Ir para o conteúdo
ir para o conteúdo
 • 
Você está em Notícias > Internacional
Início do conteúdo

Ministros franceses vão à Romênia defender política contra ciganos

Bucareste não aceita argumentos de Paris de que minoria estaria ligada ao aumento da criminalidade

08 de setembro de 2010 | 11h 33
estadão.com.br

PARIS - O presidente da França, Nicolas Sarkozy, enviará dois ministros à Romênia na quinta-feira para explicar sua política migratória que está causando a expulsão de centenas de ciganos do território francês e gerando críticas de outros membros da União Europeia. As informações são da agência AFP.

O ministro da Imigração, Luc Besson, e o secretário de Estado para Assuntos Europeus, Pierre Lellouche, viajarão a Bucareste, onde se encontrão com o primeiro-ministro romeno, Emil Boc, o ministro do Interior, Vasile Blaga, e o ministro de Relações Exteriores, Teodor Baconschi.

Em sua política contra a imigração irregular e contra a criminalidade, Sarkozy e os conservadores da França endureceram as medidas contra os ciganos, em sua maioria de origem búlgara ou romena, desmantelando dezenas de acampamentos e extraditando mais de mil deles desde o fim de julho.

O governo francês insiste que essas medidas estão de acordo com as leis vigentes na França e as regras europeias e usa o crescimento da criminalidade no país como pretexto para justificá-las.

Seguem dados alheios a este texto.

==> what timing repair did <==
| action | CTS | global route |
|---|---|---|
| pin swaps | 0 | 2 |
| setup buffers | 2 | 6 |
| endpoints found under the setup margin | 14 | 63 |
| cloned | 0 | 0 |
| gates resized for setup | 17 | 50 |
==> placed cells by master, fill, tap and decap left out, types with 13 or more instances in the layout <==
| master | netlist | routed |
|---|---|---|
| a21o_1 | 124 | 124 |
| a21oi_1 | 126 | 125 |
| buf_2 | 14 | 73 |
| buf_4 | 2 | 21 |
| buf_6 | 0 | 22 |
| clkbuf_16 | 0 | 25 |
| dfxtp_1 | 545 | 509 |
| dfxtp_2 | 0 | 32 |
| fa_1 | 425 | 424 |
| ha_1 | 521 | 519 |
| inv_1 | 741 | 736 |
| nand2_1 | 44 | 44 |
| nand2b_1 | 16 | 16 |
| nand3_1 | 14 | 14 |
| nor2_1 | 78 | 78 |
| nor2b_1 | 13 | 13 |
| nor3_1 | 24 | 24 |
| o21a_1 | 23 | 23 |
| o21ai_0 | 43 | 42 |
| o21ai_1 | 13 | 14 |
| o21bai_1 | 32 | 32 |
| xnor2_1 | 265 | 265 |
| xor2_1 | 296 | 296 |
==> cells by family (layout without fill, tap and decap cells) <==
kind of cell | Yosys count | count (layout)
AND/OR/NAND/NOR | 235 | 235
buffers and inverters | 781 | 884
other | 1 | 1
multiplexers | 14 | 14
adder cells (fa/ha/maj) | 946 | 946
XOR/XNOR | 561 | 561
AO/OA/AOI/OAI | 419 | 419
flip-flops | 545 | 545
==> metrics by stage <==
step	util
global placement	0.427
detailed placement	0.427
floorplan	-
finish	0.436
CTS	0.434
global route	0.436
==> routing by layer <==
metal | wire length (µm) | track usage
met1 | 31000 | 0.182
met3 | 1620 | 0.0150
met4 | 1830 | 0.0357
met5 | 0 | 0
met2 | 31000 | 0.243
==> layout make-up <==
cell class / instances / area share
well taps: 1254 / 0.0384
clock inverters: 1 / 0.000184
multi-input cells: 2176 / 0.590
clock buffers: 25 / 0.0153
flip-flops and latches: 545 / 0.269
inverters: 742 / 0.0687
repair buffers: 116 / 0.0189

As explicações, porém, não convenceram o governo romeno. "O argumento de que os ciganos ameaçam a segurança pública não é válido", denunciou a chancelaria de Bucareste. A Romênia, membro da União Europeia desde 2007, pediu a Bruxelas que verifique se a volta dos ciganos ao seu país de origem é "voluntária", como alega Paris.

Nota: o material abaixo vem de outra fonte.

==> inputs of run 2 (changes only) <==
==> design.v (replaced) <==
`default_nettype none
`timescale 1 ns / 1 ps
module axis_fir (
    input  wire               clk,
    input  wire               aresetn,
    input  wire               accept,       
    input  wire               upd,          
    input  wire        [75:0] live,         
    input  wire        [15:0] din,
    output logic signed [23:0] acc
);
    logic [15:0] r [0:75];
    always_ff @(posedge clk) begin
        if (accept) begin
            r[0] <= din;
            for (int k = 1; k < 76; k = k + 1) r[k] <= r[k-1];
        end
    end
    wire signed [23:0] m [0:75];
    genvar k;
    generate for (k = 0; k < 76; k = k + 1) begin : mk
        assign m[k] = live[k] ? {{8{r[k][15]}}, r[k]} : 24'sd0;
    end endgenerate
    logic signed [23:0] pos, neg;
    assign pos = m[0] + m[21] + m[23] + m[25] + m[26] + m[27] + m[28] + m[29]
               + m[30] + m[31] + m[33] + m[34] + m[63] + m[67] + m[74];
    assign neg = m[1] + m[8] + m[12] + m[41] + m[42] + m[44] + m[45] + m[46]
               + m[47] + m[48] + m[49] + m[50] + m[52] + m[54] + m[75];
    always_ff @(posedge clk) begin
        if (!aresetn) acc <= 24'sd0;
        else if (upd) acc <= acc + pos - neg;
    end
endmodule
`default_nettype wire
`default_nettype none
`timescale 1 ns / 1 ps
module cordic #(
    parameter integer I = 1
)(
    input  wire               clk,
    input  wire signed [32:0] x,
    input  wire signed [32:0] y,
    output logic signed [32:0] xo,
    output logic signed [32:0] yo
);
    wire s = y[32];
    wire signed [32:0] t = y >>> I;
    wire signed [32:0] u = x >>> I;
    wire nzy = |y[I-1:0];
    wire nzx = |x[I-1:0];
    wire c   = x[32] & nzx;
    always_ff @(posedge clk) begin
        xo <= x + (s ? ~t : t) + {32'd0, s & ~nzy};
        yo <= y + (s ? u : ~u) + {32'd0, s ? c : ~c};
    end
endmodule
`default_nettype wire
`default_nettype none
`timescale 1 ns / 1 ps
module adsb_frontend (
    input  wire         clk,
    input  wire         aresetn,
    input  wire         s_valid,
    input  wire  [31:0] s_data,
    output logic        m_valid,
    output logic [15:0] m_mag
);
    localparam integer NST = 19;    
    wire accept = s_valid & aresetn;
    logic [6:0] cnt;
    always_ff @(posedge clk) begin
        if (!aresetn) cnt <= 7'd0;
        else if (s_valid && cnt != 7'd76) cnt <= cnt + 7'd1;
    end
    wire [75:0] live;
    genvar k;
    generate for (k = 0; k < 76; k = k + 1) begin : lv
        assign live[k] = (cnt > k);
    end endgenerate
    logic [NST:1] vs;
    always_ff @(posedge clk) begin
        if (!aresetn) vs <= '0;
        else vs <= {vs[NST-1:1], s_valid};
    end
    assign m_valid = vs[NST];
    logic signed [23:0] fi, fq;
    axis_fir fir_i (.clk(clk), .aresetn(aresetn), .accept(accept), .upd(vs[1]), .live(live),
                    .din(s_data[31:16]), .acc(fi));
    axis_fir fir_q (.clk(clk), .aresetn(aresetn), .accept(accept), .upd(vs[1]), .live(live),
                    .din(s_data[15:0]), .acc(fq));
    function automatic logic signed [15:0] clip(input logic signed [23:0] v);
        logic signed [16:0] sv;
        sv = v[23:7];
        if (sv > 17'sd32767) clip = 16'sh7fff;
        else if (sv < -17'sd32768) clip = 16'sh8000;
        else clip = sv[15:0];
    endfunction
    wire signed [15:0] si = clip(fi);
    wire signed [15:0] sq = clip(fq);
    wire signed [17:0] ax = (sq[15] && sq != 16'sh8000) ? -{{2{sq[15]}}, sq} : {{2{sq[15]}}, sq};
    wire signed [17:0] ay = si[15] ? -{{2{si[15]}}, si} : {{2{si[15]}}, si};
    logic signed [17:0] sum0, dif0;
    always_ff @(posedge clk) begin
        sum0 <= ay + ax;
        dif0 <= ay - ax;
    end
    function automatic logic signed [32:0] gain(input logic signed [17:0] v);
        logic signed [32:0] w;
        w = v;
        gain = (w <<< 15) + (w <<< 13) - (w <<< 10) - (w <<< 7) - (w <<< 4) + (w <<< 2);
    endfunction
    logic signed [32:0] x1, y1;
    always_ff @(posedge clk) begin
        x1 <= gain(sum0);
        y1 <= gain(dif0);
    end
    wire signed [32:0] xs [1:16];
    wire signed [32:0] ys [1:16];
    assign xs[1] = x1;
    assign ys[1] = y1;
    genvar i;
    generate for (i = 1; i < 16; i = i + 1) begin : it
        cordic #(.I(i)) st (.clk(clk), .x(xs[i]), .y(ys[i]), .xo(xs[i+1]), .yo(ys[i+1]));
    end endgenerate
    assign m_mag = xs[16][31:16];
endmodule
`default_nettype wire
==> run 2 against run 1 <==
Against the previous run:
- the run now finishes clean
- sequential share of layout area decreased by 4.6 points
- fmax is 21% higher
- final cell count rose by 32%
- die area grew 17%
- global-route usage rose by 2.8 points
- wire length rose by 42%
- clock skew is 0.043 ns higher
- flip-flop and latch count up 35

No fim de agosto, Besson e Lellouche defenderam a política do governo em Bruxelas. Na terça-feira, todos os grupos parlamentares europeus, exceto o Partido Popular Europeu - o mais numeroso e de direita -, condenaram a expulsão dos ciganos e criticaram a falta de ação da Comissão Europeia contra Paris.

Especialistas da Organização das Nações Unidas (ONU) e do Vaticano criticaram as expulsões, mas a França não revogou as medidas. Para 55% dos franceses, a política contra os ciganos respeita os valores da república, segundo uma pesquisa divulgada nesta quarta.